Aim of the task: Copy each line below in which the string "unlocked" appears.

Task input:
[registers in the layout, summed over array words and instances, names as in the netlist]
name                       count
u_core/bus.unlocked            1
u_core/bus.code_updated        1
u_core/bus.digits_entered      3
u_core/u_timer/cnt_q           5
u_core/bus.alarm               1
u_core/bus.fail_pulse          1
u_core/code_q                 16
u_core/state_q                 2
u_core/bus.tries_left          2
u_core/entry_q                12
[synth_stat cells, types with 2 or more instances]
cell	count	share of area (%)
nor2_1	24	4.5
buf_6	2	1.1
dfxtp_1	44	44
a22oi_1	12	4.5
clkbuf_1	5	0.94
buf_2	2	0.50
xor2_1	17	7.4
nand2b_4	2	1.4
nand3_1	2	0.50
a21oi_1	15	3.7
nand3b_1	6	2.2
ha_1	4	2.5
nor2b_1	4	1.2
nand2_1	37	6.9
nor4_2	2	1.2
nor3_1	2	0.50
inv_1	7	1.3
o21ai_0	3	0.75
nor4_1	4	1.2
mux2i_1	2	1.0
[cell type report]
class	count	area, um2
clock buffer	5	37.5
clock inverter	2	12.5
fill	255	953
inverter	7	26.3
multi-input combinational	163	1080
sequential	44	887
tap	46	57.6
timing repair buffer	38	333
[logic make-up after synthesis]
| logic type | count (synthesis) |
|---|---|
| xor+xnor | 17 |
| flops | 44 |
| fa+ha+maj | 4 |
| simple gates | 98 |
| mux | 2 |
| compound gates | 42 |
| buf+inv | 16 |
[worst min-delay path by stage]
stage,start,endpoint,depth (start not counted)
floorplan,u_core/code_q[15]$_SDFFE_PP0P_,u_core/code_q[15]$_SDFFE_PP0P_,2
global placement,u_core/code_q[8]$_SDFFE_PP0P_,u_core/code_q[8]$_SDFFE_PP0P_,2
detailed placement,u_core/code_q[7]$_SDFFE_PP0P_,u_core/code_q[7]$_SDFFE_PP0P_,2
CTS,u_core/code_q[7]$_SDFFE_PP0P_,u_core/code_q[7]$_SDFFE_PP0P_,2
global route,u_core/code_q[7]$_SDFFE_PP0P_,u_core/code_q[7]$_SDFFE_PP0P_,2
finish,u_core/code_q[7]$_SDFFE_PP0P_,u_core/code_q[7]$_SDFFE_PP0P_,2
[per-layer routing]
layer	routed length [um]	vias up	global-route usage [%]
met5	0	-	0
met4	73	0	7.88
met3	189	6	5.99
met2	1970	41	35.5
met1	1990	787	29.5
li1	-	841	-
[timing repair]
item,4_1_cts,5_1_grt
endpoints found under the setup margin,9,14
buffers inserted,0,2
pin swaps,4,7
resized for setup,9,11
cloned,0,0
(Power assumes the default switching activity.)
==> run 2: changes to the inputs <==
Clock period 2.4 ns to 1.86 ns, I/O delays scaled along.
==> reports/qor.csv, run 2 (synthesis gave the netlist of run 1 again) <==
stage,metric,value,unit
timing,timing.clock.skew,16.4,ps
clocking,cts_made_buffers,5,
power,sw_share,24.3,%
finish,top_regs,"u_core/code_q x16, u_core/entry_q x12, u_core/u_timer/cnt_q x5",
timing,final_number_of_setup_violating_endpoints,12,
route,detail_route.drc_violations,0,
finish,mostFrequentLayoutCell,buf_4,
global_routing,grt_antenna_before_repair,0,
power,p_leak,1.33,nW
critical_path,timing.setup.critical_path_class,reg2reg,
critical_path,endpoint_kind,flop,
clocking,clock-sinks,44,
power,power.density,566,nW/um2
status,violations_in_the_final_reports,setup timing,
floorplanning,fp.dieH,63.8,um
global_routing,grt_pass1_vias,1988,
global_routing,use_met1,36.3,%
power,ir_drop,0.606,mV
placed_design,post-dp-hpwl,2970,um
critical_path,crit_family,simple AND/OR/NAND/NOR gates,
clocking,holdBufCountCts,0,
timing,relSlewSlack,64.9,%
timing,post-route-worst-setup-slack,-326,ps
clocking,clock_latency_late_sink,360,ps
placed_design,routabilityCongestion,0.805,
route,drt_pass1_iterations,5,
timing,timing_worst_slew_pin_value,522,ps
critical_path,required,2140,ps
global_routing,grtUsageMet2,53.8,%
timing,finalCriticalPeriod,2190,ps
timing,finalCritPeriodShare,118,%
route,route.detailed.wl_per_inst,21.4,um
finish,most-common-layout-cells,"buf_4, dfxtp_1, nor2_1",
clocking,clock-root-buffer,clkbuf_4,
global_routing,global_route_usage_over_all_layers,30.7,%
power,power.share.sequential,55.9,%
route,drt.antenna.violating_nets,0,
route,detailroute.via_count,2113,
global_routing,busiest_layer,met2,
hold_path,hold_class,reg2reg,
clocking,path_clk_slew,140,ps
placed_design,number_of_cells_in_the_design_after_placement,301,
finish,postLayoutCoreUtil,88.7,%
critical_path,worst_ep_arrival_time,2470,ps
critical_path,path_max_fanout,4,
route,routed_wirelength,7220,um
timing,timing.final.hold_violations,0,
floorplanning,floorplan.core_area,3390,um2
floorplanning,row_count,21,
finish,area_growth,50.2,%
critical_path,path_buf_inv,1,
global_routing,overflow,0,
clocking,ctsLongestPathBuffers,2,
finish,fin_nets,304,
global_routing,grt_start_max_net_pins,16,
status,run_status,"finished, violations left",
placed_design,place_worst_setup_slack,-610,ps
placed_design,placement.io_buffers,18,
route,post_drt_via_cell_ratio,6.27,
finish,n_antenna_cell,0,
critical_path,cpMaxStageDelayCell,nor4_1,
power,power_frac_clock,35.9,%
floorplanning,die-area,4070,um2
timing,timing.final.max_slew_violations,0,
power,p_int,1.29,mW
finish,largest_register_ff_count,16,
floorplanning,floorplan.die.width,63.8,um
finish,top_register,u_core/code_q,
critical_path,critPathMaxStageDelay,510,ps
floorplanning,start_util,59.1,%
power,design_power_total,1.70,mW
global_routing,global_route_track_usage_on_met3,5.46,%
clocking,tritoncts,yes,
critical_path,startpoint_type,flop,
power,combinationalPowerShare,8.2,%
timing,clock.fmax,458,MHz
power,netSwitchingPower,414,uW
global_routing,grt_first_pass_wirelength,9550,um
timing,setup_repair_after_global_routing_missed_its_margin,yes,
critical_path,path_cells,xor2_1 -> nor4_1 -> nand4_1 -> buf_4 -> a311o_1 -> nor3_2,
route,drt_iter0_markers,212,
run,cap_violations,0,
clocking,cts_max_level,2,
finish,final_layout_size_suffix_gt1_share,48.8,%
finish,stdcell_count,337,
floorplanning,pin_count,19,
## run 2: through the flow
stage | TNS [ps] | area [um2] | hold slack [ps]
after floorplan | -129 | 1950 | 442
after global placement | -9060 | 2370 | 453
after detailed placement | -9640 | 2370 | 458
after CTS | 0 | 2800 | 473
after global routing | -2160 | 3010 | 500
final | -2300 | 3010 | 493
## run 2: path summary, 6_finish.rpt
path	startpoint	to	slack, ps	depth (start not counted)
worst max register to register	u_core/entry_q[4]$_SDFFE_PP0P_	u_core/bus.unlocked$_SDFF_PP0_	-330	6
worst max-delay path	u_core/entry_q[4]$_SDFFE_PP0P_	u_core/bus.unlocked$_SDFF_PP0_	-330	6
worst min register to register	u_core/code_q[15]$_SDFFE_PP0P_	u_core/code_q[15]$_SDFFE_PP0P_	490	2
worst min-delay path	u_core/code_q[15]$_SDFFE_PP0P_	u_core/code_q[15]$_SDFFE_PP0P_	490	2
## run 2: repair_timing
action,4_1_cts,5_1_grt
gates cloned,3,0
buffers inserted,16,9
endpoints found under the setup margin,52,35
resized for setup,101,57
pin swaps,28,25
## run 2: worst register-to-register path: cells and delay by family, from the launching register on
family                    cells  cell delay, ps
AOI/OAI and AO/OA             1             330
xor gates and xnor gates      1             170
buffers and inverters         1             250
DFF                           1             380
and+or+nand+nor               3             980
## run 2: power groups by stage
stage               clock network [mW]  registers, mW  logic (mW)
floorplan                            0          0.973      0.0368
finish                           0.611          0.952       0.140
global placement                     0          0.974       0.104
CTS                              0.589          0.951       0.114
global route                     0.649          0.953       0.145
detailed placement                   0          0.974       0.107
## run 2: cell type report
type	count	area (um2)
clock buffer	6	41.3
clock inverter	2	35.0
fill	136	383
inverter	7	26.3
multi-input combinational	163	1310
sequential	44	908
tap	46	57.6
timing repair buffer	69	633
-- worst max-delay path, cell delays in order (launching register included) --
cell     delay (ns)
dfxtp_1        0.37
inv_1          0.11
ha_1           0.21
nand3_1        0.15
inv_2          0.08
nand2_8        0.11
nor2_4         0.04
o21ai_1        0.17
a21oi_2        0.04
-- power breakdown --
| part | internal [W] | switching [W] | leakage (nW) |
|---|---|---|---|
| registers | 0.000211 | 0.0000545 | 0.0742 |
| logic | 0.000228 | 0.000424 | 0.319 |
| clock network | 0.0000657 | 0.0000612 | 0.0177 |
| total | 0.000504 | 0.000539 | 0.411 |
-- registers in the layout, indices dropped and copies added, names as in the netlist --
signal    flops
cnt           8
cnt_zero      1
**src/rtl/arb_pkg.sv**
```systemverilog
// Shared arbiter constants and the two-state arbiter FSM encoding.
package arb_pkg;
   localparam int ARB_N  = 8;
   localparam int ARB_IW = 3;

   typedef enum logic {
      IDLE = 1'b0,
      BUSY = 1'b1
   } arb_state_e;
endpackage

```
**src/rtl/rr_pick8.sv**
```systemverilog
// Combinational masked round-robin picker: first set req bit at or above ptr,
// wrapping to the lowest set bit when nothing at or above ptr is requesting.
module rr_pick8
   import arb_pkg::*;
(
   input  logic [ARB_N-1:0]  req,
   input  logic [ARB_IW-1:0] ptr,
   output logic [ARB_N-1:0]  win,
   output logic [ARB_IW-1:0] idx,
   output logic              any
);

   logic [ARB_N-1:0] w_mask;
   logic [ARB_N-1:0] w_hi;
   logic [ARB_N-1:0] w_sel;

   assign w_mask = {ARB_N{1'b1}} << ptr;
   assign w_hi   = req & w_mask;
   assign w_sel  = (|w_hi) ? w_hi : req;
   // Isolate the lowest set bit of the selected vector.
   assign win    = w_sel & (~w_sel + 1'b1);
   assign any    = |req;

   always_comb begin
      idx = '0;
      for (int i = 0; i < ARB_N; i++) begin
         if (win[i]) idx = ARB_IW'(i);
      end
   end

endmodule

```
**src/rtl/rr_arb8.sv**
```systemverilog
// 8-way round-robin arbiter with registered one-hot grant and binary grant_id.
// Define RR_ARB8_LOCK_EN to hold the grant across multi-beat packets until last.
module rr_arb8
   import arb_pkg::*;
#(
   parameter int PTR_INIT = 0
)(
   input  logic              clk,
   input  logic              nreset,
   input  logic [ARB_N-1:0]  req,
   input  logic [ARB_N-1:0]  last,
   input  logic              ready,
   output logic [ARB_N-1:0]  grant,
   output logic [ARB_IW-1:0] grant_id,
   output logic              valid
);

   localparam logic [ARB_IW-1:0] PTR_RST = ARB_IW'(PTR_INIT);

   arb_state_e        r_state;
   logic [ARB_N-1:0]  r_grant;
   logic [ARB_IW-1:0] r_gid;
   logic [ARB_IW-1:0] r_ptr;

   arb_state_e        w_state_nx;
   logic [ARB_N-1:0]  w_grant_nx;
   logic [ARB_IW-1:0] w_gid_nx;
   logic [ARB_IW-1:0] w_ptr_nx;

   logic [ARB_IW-1:0] w_gid_inc;
   logic [ARB_IW-1:0] w_pick_ptr;
   logic [ARB_N-1:0]  w_win;
   logic [ARB_IW-1:0] w_idx;
   logic              w_any;
   logic              w_valid;
   logic              w_last_ok;
   logic              w_rel;

   assign w_gid_inc  = r_gid + 3'd1;
   // While busy the picker already looks one past the current owner, so a
   // release can hand over in the very next cycle.
   assign w_pick_ptr = (r_state == BUSY) ? w_gid_inc : r_ptr;
   assign w_valid    = |(r_grant & req);

`ifdef RR_ARB8_LOCK_EN
   assign w_last_ok  = last[r_gid];
`else
   // last carries no meaning here; every transfer ends the grant.
   assign w_last_ok  = last[r_gid] | 1'b1;
`endif

   assign w_rel = (r_state == BUSY) &&
                  (!req[r_gid] || (w_valid && ready && w_last_ok));

   rr_pick8 u_pick (
      .req (req),
      .ptr (w_pick_ptr),
      .win (w_win),
      .idx (w_idx),
      .any (w_any)
   );

   always_comb begin
      w_state_nx = r_state;
      w_grant_nx = r_grant;
      w_gid_nx   = r_gid;
      w_ptr_nx   = r_ptr;
      case (r_state)
         IDLE: begin
            if (w_any) begin
               w_state_nx = BUSY;
               w_grant_nx = w_win;
               w_gid_nx   = w_idx;
            end
         end
         BUSY: begin
            if (w_rel) begin
               w_ptr_nx = w_gid_inc;
               if (w_any) begin
                  w_grant_nx = w_win;
                  w_gid_nx   = w_idx;
               end else begin
                  w_state_nx = IDLE;
                  w_grant_nx = '0;
                  w_gid_nx   = '0;
               end
            end
         end
         default: begin
            w_state_nx = IDLE;
            w_grant_nx = '0;
            w_gid_nx   = '0;
         end
      endcase
   end

   always_ff @(posedge clk) begin
      if (!nreset) begin
         r_state <= IDLE;
         r_grant <= '0;
         r_gid   <= '0;
         r_ptr   <= PTR_RST;
      end else begin
         r_state <= w_state_nx;
         r_grant <= w_grant_nx;
         r_gid   <= w_gid_nx;
         r_ptr   <= w_ptr_nx;
      end
   end

   assign grant    = r_grant;
   assign grant_id = r_gid;
   assign valid    = w_valid;

endmodule
```
## src/rtl/segre_pkg.sv

```systemverilog
// rtl/segre_pkg.sv - shared constants, drain FSM states and helpers for the issue stage
package segre_pkg;

  localparam int REG_SIZE       = 5;
  localparam int M_EXT_LATENCY  = 5;
  localparam int ALU_WB_LATENCY = 3;

  typedef enum logic [1:0] {
    M_RUN     = 2'd0,
    M_DRAIN   = 2'd1,
    M_DRAINED = 2'd2
  } m_drain_state_e;

  // Number of set bits in a slot-valid vector (up to seven slots).
  function automatic logic [2:0] popcount7(input logic [6:0] v);
    logic [2:0] c;
    c = '0;
    for (int i = 0; i < 7; i++) begin
      c = c + {2'b00, v[i]};
    end
    return c;
  endfunction

endpackage

```

## src/rtl/m_ext_scoreboard.sv

```systemverilog
// rtl/m_ext_scoreboard.sv - shift scoreboard of in-flight M ops with RAW/WAW and writeback-port hazard checks
module m_ext_scoreboard
  import segre_pkg::*;
#(
  parameter int M_LAT   = M_EXT_LATENCY,
  parameter int WB_SLOT = M_EXT_LATENCY - ALU_WB_LATENCY
) (
  input  logic                clk_i,
  input  logic                rsn_i,
  input  logic                load_i,
  input  logic                load_we_i,
  input  logic [REG_SIZE-1:0] load_rd_i,
  input  logic                chk_valid_i,
  input  logic                chk_is_m_i,
  input  logic                chk_we_i,
  input  logic [REG_SIZE-1:0] chk_rs1_i,
  input  logic [REG_SIZE-1:0] chk_rs2_i,
  input  logic [REG_SIZE-1:0] chk_rd_i,
  output logic                raw_hazard_o,
  output logic                wb_hazard_o,
  output logic                wb_sel_o,
  output logic [M_LAT-1:0]    valid_o
);

  // Slot k holds the M op accepted k cycles ago; slot M_LAT is the writeback cycle.
  logic [M_LAT:1]      slot_valid;
  logic [M_LAT:1]      slot_we;
  logic [REG_SIZE-1:0] slot_rd [1:M_LAT];
  logic                raw_any;

  // Shift every cycle; a non-M or stalled cycle inserts an empty bubble in slot 1.
  always_ff @(posedge clk_i or negedge rsn_i) begin
    if (!rsn_i) begin
      slot_valid <= '0;
      slot_we    <= '0;
      for (int k = 1; k <= M_LAT; k++) begin
        slot_rd[k] <= '0;
      end
    end else begin
      slot_valid[1] <= load_i;
      slot_we[1]    <= load_i & load_we_i;
      slot_rd[1]    <= load_rd_i;
      for (int k = 2; k <= M_LAT; k++) begin
        slot_valid[k] <= slot_valid[k-1];
        slot_we[k]    <= slot_we[k-1];
        slot_rd[k]    <= slot_rd[k-1];
      end
    end
  end

  // Source reads and non-M destination writes collide with any pending M result; x0 never collides.
  always_comb begin
    raw_any = 1'b0;
    for (int k = 1; k <= M_LAT; k++) begin
      if (slot_valid[k] && slot_we[k]) begin
        if ((chk_rs1_i != '0) && (chk_rs1_i == slot_rd[k])) raw_any = 1'b1;
        if ((chk_rs2_i != '0) && (chk_rs2_i == slot_rd[k])) raw_any = 1'b1;
        if (!chk_is_m_i && chk_we_i && (chk_rd_i != '0) && (chk_rd_i == slot_rd[k])) raw_any = 1'b1;
      end
    end
  end

  assign raw_hazard_o = chk_valid_i & raw_any;
  // A non-M write issued now would reach the regfile port in the same cycle as the op in WB_SLOT.
  assign wb_hazard_o  = chk_valid_i & ~chk_is_m_i & chk_we_i & slot_valid[WB_SLOT] & slot_we[WB_SLOT];
  assign wb_sel_o     = slot_valid[M_LAT] & slot_we[M_LAT];
  assign valid_o      = slot_valid;

endmodule

```

## src/rtl/m_ext_issue_ctrl.sv

```systemverilog
// rtl/m_ext_issue_ctrl.sv - issue gating for the M-extension pipeline with drain handshake
module m_ext_issue_ctrl
  import segre_pkg::*;
#(
  parameter int M_LAT      = M_EXT_LATENCY,
  parameter int ALU_WB_LAT = ALU_WB_LATENCY
) (
  input  logic                clk_i,
  input  logic                rsn_i,
  input  logic                issue_valid_i,
  input  logic                issue_is_m_i,
  input  logic                issue_rf_we_i,
  input  logic [REG_SIZE-1:0] issue_rs1_i,
  input  logic [REG_SIZE-1:0] issue_rs2_i,
  input  logic [REG_SIZE-1:0] issue_rd_i,
  output logic                issue_ready_o,
  output logic                m_valid_o,
  output logic                wb_sel_m_o,
  output logic [2:0]          inflight_cnt_o,
  output logic                stall_raw_o,
  output logic                stall_wb_o,
  input  logic                drain_req_i,
  output logic                drain_ack_o
);

  m_drain_state_e     state_q;
  m_drain_state_e     state_d;
  logic [M_LAT-1:0]   slot_valid;
  logic [6:0]         valid_ext;

  m_ext_scoreboard #(
    .M_LAT   (M_LAT),
    .WB_SLOT (M_LAT - ALU_WB_LAT)
  ) u_scoreboard (
    .clk_i        (clk_i),
    .rsn_i        (rsn_i),
    .load_i       (m_valid_o),
    .load_we_i    (issue_rf_we_i),
    .load_rd_i    (issue_rd_i),
    .chk_valid_i  (issue_valid_i),
    .chk_is_m_i   (issue_is_m_i),
    .chk_we_i     (issue_rf_we_i),
    .chk_rs1_i    (issue_rs1_i),
    .chk_rs2_i    (issue_rs2_i),
    .chk_rd_i     (issue_rd_i),
    .raw_hazard_o (stall_raw_o),
    .wb_hazard_o  (stall_wb_o),
    .wb_sel_o     (wb_sel_m_o),
    .valid_o      (slot_valid)
  );

  // Widen the slot-valid vector to the fixed popcount width.
  always_comb begin
    valid_ext = '0;
    valid_ext[M_LAT-1:0] = slot_valid;
  end

  assign inflight_cnt_o = popcount7(valid_ext);
  assign issue_ready_o  = ~stall_raw_o & ~stall_wb_o & (state_q == M_RUN);
  assign m_valid_o      = issue_valid_i & issue_ready_o & issue_is_m_i;
  assign drain_ack_o    = (state_q == M_DRAINED);

  // Drain sequencing: block issue, wait for the pipeline to empty, hold until the request drops.
  always_comb begin
    state_d = state_q;
    case (state_q)
      M_RUN: begin
        if (drain_req_i) state_d = (inflight_cnt_o == 3'd0) ? M_DRAINED : M_DRAIN;
      end
      M_DRAIN: begin
        if (inflight_cnt_o == 3'd0) state_d = M_DRAINED;
      end
      M_DRAINED: begin
        if (!drain_req_i) state_d = M_RUN;
      end
      default: state_d = M_RUN;
    endcase
  end

  // State register.
  always_ff @(posedge clk_i or negedge rsn_i) begin
    if (!rsn_i) state_q <= M_RUN;
    else        state_q <= state_d;
  end

endmodule

```

## config.mk

```make
export PLATFORM = sky130hd
export DESIGN_NAME = m_ext_issue_ctrl
export DESIGN_NICKNAME = d
export VERILOG_FILES = /design/src/rtl/segre_pkg.sv /design/src/rtl/m_ext_scoreboard.sv /design/src/rtl/m_ext_issue_ctrl.sv
export SDC_FILE = /design/constraint.sdc
export NUM_CORES = 1
export LEC_CHECK = 0
export ABC_AREA = 1
export ABC_CLOCK_PERIOD_IN_PS = 2750
export CAP_MARGIN = 20
export CORE_MARGIN = 4
export CORE_UTILIZATION = 45
export DETAILED_ROUTE_END_ITERATION = 16
export PLACE_DENSITY = 0.72
export SYNTH_ARGS = -nofsm -noshare
export SYNTH_HDL_FRONTEND = slang
export SYNTH_HIERARCHICAL = 1
export SYNTH_SLANG_ARGS = --single-unit
```

## constraint.sdc

```tcl
create_clock -name clk_i -period 2.75 [get_ports clk_i]
set_input_delay 0.55 -clock clk_i [delete_from_list [all_inputs] [get_ports clk_i]]
set_output_delay 0.55 -clock clk_i [all_outputs]
set_load 0.005 [all_outputs]
```

* Word-level counts from Yosys, hierarchy flattened *
Cells that the tools add are included.

word-level totals
  bits in registers = 37
  bits of input ports = 21
  output and inout port bits = 9
  word-level logic and storage cells = 100

cells by class
  add/subtract/negate cells = 4
  equality and inequality tests = 20
  muxes and demuxes = 25
  bitwise operators = 14
  reduce and logical (&&, ||, !) cells = 29

operator list
  cell                  number
  $eq A5 B5 Y1          15
  $logic_and A1 B1 Y1   22
  $mux W1               20
  $reduce_bool A5 Y1    3
  $and A1 B1 Y1         11
  $mux W2               4
  $add A3 B1 Y3         2
  $ne A2 B2 Y1 const B  3
  $pmux W2 S3           1
  $add A2 B1 Y3         1
  $logic_not A3 Y1      1
  $not A1 Y1            3
  $reduce_and A3 Y1     1
  $add A1 B1 Y2         1
  $eq A2 B1 Y1 const B  1
  $eq A2 B2 Y1 const B  1
  $logic_not A2 Y1      1
  $logic_not A1 Y1      1

* Logic depth before layout (Yosys ltp) *
Gate-level depths: netlist (run 1).

  depth after elaboration = 29
  gate-level depth with buffers = 17
  depth with buffers taken out = 16

* Cells and area by module *
The synthesis (run 1) kept the hierarchy.

modules (own cells, without submodules)
  module            times used  cells each  area each (µm²)  sequential area each (µm²)
  m_ext_scoreboard  1           329         2262.2           875.8
  m_ext_issue_ctrl  1           31          209.0            50.0

* Worst setup path after synthesis (run 1) *
No wires, ideal clock.

  kind = in2out
  start = in issue_rs1_i[2]
  end = out m_valid_o
  arrival time = 1.738 ns
  required time = 2.200 ns
  path slack = 0.462 ns
  cell stages on the path = 14
  path buffers = 1
  cell sequence = buf_2 > nor2_2 > nand3_2 > nand2_1 > inv_1 > nand3_1 > nand2_1 > nor2_1 > nor2_2 > nor2_1 > a21oi_1 > nor2_1 > nand3_1 > nor2_1

on the way
  longest elaborated chain between the ends = 28
  elaborated cells on any way between the ends = 37
  those cells by class = eq/ne (5); mux (20); bitwise (6); reduce/logical (6)

ends and longest elaborated chain
  item                                                RTL line                source
  start: declaration                                  m_ext_issue_ctrl.sv:13  input logic [REG_SIZE-1:0] issue_rs1_i,
  $eq A5 B5 Y1 or $reduce_bool A5 Y1 (tied branches)  m_ext_scoreboard.sv:56  if ((chk_rs1_i != '0) && (chk_rs1_i == slot_rd[k])) raw_any = 1'b1;
  $logic_and A1 B1 Y1                                 m_ext_scoreboard.sv:56
  $mux W1                                             m_ext_scoreboard.sv:56
  $mux W1                                             m_ext_scoreboard.sv:57  if ((chk_rs2_i != '0) && (chk_rs2_i == slot_rd[k])) raw_any = 1'b1;
  $mux W1                                             m_ext_scoreboard.sv:58  if (!chk_is_m_i && chk_we_i && (chk_rd_i != '0) && (chk_rd_i == slot_rd[k])) raw_any = 1'b1;
  $mux W1                                             m_ext_scoreboard.sv:55  if (slot_valid[k] && slot_we[k]) begin
  $mux W1                                             m_ext_scoreboard.sv:56
  $mux W1                                             m_ext_scoreboard.sv:57
  [... 11 more ...]                                   n/a
  $mux W1                                             m_ext_scoreboard.sv:57
  $mux W1                                             m_ext_scoreboard.sv:58
  $mux W1 (*)                                         m_ext_scoreboard.sv:55
  $and A1 B1 Y1 (*)                                   m_ext_scoreboard.sv:63  assign raw_hazard_o = chk_valid_i & raw_any;
  named net stall_raw_o                               m_ext_issue_ctrl.sv:20  output logic stall_raw_o,
  $not A1 Y1 (*)                                      m_ext_issue_ctrl.sv:59  assign issue_ready_o = ~stall_raw_o & ~stall_wb_o & (state_q == M_RUN);
  $and A1 B1 Y1 (*) (2 in a row)                      m_ext_issue_ctrl.sv:59
  $and A1 B1 Y1 (*) (2 in a row)                      m_ext_issue_ctrl.sv:60  assign m_valid_o = issue_valid_i & issue_ready_o & issue_is_m_i;
  end: declaration                                    m_ext_issue_ctrl.sv:17  output logic m_valid_o,

Mark *: on every way through the listed nets, which the timed path passes. The rest lies on a longest branch.

* Worst setup path after layout (run 1) *
  start = in issue_rs2_i[3]
  end = out m_valid_o

on the way
  longest elaborated chain between the ends = 27
  elaborated cells on any way between the ends = 36
  those cells by class = eq/ne (5); mux (19); bitwise (6); reduce/logical (6)

ends and longest elaborated chain
  item                                                RTL line                source
  start: declaration                                  m_ext_issue_ctrl.sv:14  input logic [REG_SIZE-1:0] issue_rs2_i,
  $eq A5 B5 Y1 or $reduce_bool A5 Y1 (tied branches)  m_ext_scoreboard.sv:57
  $logic_and A1 B1 Y1                                 m_ext_scoreboard.sv:57
  $mux W1                                             m_ext_scoreboard.sv:57
  $mux W1                                             m_ext_scoreboard.sv:58
  $mux W1                                             m_ext_scoreboard.sv:55
  $mux W1                                             m_ext_scoreboard.sv:56
  $mux W1                                             m_ext_scoreboard.sv:57
  $mux W1                                             m_ext_scoreboard.sv:58
  [... 9 more ...]                                    n/a
  $mux W1                                             m_ext_scoreboard.sv:56
  $mux W1                                             m_ext_scoreboard.sv:57
  $mux W1                                             m_ext_scoreboard.sv:58
  $mux W1 (*)                                         m_ext_scoreboard.sv:55
  $and A1 B1 Y1 (*)                                   m_ext_scoreboard.sv:63
  $not A1 Y1 (*)                                      m_ext_issue_ctrl.sv:59
  $and A1 B1 Y1 (*) (2 in a row)                      m_ext_issue_ctrl.sv:59
  $and A1 B1 Y1 (*) (2 in a row)                      m_ext_issue_ctrl.sv:60

Every way passes the cells marked *; elsewhere a longest branch is shown, timed or not.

Answer space:
u_core/bus.unlocked            1
worst max register to register	u_core/entry_q[4]$_SDFFE_PP0P_	u_core/bus.unlocked$_SDFF_PP0_	-330	6
worst max-delay path	u_core/entry_q[4]$_SDFFE_PP0P_	u_core/bus.unlocked$_SDFF_PP0_	-330	6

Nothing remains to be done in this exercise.